Source data —
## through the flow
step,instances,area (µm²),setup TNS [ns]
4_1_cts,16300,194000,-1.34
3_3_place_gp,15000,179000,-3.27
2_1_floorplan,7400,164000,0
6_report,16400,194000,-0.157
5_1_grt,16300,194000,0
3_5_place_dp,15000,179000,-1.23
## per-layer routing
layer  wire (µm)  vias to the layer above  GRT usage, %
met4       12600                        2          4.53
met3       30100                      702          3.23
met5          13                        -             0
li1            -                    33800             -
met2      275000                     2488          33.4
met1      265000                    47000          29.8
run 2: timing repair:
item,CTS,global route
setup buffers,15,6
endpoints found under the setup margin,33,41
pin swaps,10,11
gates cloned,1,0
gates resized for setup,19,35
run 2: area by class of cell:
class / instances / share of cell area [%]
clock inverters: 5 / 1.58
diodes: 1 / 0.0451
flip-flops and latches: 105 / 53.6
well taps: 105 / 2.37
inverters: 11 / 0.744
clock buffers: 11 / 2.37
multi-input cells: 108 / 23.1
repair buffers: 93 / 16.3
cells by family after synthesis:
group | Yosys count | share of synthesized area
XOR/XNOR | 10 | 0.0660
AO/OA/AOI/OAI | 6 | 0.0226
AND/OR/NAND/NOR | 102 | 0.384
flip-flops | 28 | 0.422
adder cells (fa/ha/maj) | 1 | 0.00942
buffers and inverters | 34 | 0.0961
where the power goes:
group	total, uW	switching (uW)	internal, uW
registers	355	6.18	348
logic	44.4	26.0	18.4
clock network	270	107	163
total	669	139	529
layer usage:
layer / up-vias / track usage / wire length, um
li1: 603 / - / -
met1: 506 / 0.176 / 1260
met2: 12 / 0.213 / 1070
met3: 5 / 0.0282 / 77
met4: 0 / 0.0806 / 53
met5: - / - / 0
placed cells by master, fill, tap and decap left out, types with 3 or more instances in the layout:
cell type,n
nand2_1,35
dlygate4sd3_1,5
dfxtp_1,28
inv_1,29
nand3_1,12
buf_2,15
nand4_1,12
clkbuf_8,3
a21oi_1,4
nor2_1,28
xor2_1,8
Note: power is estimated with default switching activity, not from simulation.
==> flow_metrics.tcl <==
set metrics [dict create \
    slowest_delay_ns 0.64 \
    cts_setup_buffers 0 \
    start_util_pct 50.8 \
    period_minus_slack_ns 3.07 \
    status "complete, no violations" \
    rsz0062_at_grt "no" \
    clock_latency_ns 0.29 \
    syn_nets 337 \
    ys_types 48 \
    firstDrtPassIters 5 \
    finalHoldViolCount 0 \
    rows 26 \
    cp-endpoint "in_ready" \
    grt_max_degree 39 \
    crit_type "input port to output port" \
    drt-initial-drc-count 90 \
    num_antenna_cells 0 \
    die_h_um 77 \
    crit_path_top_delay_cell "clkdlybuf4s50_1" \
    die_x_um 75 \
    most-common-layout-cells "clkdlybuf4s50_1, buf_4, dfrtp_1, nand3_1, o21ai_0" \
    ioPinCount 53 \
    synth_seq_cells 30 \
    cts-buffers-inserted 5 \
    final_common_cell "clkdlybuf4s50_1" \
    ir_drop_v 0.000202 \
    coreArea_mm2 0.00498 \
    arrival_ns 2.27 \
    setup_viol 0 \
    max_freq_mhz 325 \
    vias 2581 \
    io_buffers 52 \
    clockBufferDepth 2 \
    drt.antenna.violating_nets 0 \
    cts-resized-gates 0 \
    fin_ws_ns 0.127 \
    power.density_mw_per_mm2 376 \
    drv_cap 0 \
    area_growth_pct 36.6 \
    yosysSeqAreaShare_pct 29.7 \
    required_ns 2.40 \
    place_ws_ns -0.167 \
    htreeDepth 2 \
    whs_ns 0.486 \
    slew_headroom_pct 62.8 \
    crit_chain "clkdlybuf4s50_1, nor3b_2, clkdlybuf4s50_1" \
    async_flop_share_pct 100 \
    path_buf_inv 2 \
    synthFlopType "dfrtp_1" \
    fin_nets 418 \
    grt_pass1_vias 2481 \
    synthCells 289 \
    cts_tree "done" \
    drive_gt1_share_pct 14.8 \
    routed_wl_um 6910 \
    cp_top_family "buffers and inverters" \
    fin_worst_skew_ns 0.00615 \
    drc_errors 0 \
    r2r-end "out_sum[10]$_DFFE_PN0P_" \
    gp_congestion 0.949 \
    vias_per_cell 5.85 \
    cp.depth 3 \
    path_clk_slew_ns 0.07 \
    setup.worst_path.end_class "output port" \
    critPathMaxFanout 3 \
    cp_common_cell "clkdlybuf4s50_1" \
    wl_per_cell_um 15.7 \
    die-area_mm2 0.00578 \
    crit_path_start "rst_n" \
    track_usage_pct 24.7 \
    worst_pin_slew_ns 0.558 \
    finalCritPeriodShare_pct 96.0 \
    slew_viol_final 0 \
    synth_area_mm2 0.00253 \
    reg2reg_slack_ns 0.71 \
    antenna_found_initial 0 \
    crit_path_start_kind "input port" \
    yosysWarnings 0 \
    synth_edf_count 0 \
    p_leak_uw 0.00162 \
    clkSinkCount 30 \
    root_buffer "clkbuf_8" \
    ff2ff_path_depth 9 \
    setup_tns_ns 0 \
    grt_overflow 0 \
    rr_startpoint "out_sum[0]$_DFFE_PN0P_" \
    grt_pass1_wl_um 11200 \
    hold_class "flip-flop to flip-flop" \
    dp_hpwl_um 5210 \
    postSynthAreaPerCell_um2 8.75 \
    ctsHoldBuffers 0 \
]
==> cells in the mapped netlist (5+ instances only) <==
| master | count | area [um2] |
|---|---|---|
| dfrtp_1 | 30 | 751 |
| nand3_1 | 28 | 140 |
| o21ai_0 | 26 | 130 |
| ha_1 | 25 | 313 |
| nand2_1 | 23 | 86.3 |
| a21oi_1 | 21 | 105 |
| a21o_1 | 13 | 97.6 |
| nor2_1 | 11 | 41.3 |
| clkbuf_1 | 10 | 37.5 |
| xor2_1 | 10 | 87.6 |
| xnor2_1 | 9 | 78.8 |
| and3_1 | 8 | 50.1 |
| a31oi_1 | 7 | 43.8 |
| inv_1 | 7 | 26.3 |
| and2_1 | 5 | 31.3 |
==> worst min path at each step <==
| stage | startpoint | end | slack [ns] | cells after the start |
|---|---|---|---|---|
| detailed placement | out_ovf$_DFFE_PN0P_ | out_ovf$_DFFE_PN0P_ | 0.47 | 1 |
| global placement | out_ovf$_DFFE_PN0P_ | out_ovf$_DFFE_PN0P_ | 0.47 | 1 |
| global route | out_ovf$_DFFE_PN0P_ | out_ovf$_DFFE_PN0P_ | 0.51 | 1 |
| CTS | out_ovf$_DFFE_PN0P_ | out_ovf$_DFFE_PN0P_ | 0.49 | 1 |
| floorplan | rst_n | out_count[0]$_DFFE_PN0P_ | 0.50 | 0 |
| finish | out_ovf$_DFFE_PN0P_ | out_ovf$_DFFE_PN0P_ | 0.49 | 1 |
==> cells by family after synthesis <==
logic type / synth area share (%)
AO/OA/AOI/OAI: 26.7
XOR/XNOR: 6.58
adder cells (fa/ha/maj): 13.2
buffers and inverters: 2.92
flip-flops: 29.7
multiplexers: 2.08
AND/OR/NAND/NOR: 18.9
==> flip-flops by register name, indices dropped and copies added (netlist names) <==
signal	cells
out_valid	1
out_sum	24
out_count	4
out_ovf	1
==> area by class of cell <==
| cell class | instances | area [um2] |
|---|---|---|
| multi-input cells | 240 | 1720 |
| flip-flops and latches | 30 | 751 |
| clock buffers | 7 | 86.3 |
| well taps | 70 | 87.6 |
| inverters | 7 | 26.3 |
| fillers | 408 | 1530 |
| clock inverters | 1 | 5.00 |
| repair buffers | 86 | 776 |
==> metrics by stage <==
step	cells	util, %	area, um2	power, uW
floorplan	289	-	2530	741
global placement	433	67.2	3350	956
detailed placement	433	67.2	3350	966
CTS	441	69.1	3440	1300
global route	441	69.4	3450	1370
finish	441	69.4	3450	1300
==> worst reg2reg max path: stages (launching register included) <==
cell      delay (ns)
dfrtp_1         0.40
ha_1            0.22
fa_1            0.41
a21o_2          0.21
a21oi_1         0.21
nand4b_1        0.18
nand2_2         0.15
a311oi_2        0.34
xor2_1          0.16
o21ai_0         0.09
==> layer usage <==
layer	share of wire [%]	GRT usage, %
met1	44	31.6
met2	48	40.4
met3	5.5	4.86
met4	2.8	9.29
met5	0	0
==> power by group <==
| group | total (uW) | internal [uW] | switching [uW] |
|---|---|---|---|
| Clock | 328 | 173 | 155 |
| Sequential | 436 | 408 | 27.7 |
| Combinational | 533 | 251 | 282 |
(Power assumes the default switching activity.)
**src/rtl/mt_pkg.sv**
```systemverilog
// Shared MT19937 definitions used by the twister core and its stream buffer.
// Contents: word width, recurrence constants N/M, twist matrix, tempering
// masks and shifts, the mt_word_t type and a tempering helper.
package mt_pkg;

    localparam int unsigned MT_WORD_W = 32;
    localparam int unsigned MT_N      = 624;
    localparam int unsigned MT_M      = 397;

    localparam logic [31:0] MT_MATRIX_A = 32'h9908_B0DF;
    localparam logic [31:0] MT_UPPER    = 32'h8000_0000;
    localparam logic [31:0] MT_LOWER    = 32'h7FFF_FFFF;
    localparam logic [31:0] MT_MASK_B   = 32'h9D2C_5680;
    localparam logic [31:0] MT_MASK_C   = 32'hEFC6_0000;

    localparam int unsigned MT_SHIFT_U = 11;
    localparam int unsigned MT_SHIFT_S = 7;
    localparam int unsigned MT_SHIFT_T = 15;
    localparam int unsigned MT_SHIFT_L = 18;

    typedef logic [MT_WORD_W-1:0] mt_word_t;

    // Standard MT19937 output tempering of one state word.
    function automatic mt_word_t mt_temper(input mt_word_t y_in);
        mt_word_t y;
        y = y_in;
        y = y ^ (y >> MT_SHIFT_U);
        y = y ^ ((y << MT_SHIFT_S) & MT_MASK_B);
        y = y ^ ((y << MT_SHIFT_T) & MT_MASK_C);
        y = y ^ (y >> MT_SHIFT_L);
        return y;
    endfunction

endpackage

```
**src/rtl/sync_fifo_fwft.sv**
```systemverilog
// Synchronous first-word-fall-through FIFO with register-array storage.
// Ports:
//   clk, rst          clock, synchronous active-high reset
//   i_push, i_wdata   write request and data (ignored when full)
//   i_pop             advance head (ignored when empty)
//   o_rdata           head word, valid whenever o_empty=0
//   o_empty, o_full   occupancy flags
//   o_level           occupancy 0..DEPTH
module sync_fifo_fwft #(
    parameter int unsigned DEPTH = 16,
    parameter int unsigned WIDTH = 32
) (
    input  logic                     clk,
    input  logic                     rst,
    input  logic                     i_push,
    input  logic [WIDTH-1:0]         i_wdata,
    input  logic                     i_pop,
    output logic [WIDTH-1:0]         o_rdata,
    output logic                     o_empty,
    output logic                     o_full,
    output logic [$clog2(DEPTH):0]   o_level
);

    localparam int unsigned AW = $clog2(DEPTH);
    localparam logic [AW:0] FULL_LVL = (AW+1)'(DEPTH);

    logic [WIDTH-1:0] r_mem [DEPTH];
    logic [AW-1:0]    r_wptr;
    logic [AW-1:0]    r_rptr;
    logic [AW:0]      r_level;

    logic w_push;
    logic w_pop;
    logic w_empty;
    logic w_full;

    assign w_empty = (r_level == '0);
    assign w_full  = (r_level == FULL_LVL);
    assign w_push  = i_push & ~w_full;
    assign w_pop   = i_pop & ~w_empty;

    // Pointers wrap naturally since DEPTH is a power of two; level is kept
    // separately so full and empty are unambiguous.
    always_ff @(posedge clk) begin
        if (rst) begin
            r_wptr  <= '0;
            r_rptr  <= '0;
            r_level <= '0;
        end else begin
            if (w_push) r_wptr <= r_wptr + 1'b1;
            if (w_pop)  r_rptr <= r_rptr + 1'b1;
            case ({w_push, w_pop})
                2'b10:   r_level <= r_level + 1'b1;
                2'b01:   r_level <= r_level - 1'b1;
                default: r_level <= r_level;
            endcase
        end
    end

    // Storage needs no reset; contents are only observed once written.
    always_ff @(posedge clk) begin
        if (w_push) r_mem[r_wptr] <= i_wdata;
    end

    assign o_rdata = r_mem[r_rptr];
    assign o_empty = w_empty;
    assign o_full  = w_full;
    assign o_level = r_level;

endmodule

```
**src/rtl/mt_stream_buffer.sv**
```systemverilog
// Adapts the Mersenne-twister core's ready/trig/r_num pulse interface to a
// valid/ready stream, prefetching words into an FWFT FIFO so consumers do not
// see the core's regeneration gaps. A settle counter enforces the core's
// read-settle time between successive trig pulses.
// Ports:
//   clk, rst     clock, synchronous active-high reset (shared with the core)
//   mt_ready     core holds a valid tempered word on mt_num
//   mt_num       tempered word from the core
//   mt_trig      one-cycle pulse advancing the core; word sampled same cycle
//   m_valid      head word available
//   m_data       head word
//   m_ready      consumer accepts head word this cycle
//   level        FIFO occupancy 0..DEPTH
module mt_stream_buffer
    import mt_pkg::*;
#(
    parameter int unsigned DEPTH  = 16,
    parameter int unsigned SETTLE = 2,
    // Must match the core output width.
    parameter int unsigned WORD_W = MT_WORD_W
) (
    input  logic                     clk,
    input  logic                     rst,
    input  logic                     mt_ready,
    input  logic [WORD_W-1:0]        mt_num,
    output logic                     mt_trig,
    output logic                     m_valid,
    output logic [WORD_W-1:0]        m_data,
    input  logic                     m_ready,
    output logic [$clog2(DEPTH):0]   level
);

    localparam int unsigned SW = $clog2(SETTLE + 1);

    logic [SW-1:0] r_scnt;

    logic w_cap;
    logic w_pop;
    logic w_empty;
    logic w_full;

    // Full is taken from the registered level, so a same-cycle pop never
    // unblocks a capture. Trig is suppressed while reset is held.
    assign w_cap = mt_ready & (r_scnt == '0) & ~w_full & ~rst;
    assign w_pop = ~w_empty & m_ready;

    always_ff @(posedge clk) begin
        if (rst) begin
            r_scnt <= '0;
        end else if (w_cap) begin
            r_scnt <= SW'(SETTLE);
        end else if (r_scnt != '0) begin
            r_scnt <= r_scnt - 1'b1;
        end
    end

    sync_fifo_fwft #(
        .DEPTH (DEPTH),
        .WIDTH (WORD_W)
    ) u_fifo (
        .clk     (clk),
        .rst     (rst),
        .i_push  (w_cap),
        .i_wdata (mt_num),
        .i_pop   (w_pop),
        .o_rdata (m_data),
        .o_empty (w_empty),
        .o_full  (w_full),
        .o_level (level)
    );

    assign mt_trig = w_cap;
    assign m_valid = ~w_empty;

endmodule

```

Exercise requirements —
Lines with the word "resized" in them are the answer; report each one from the data.

Answer to this exercise —
gates resized for setup,19,35
    cts-resized-gates 0 \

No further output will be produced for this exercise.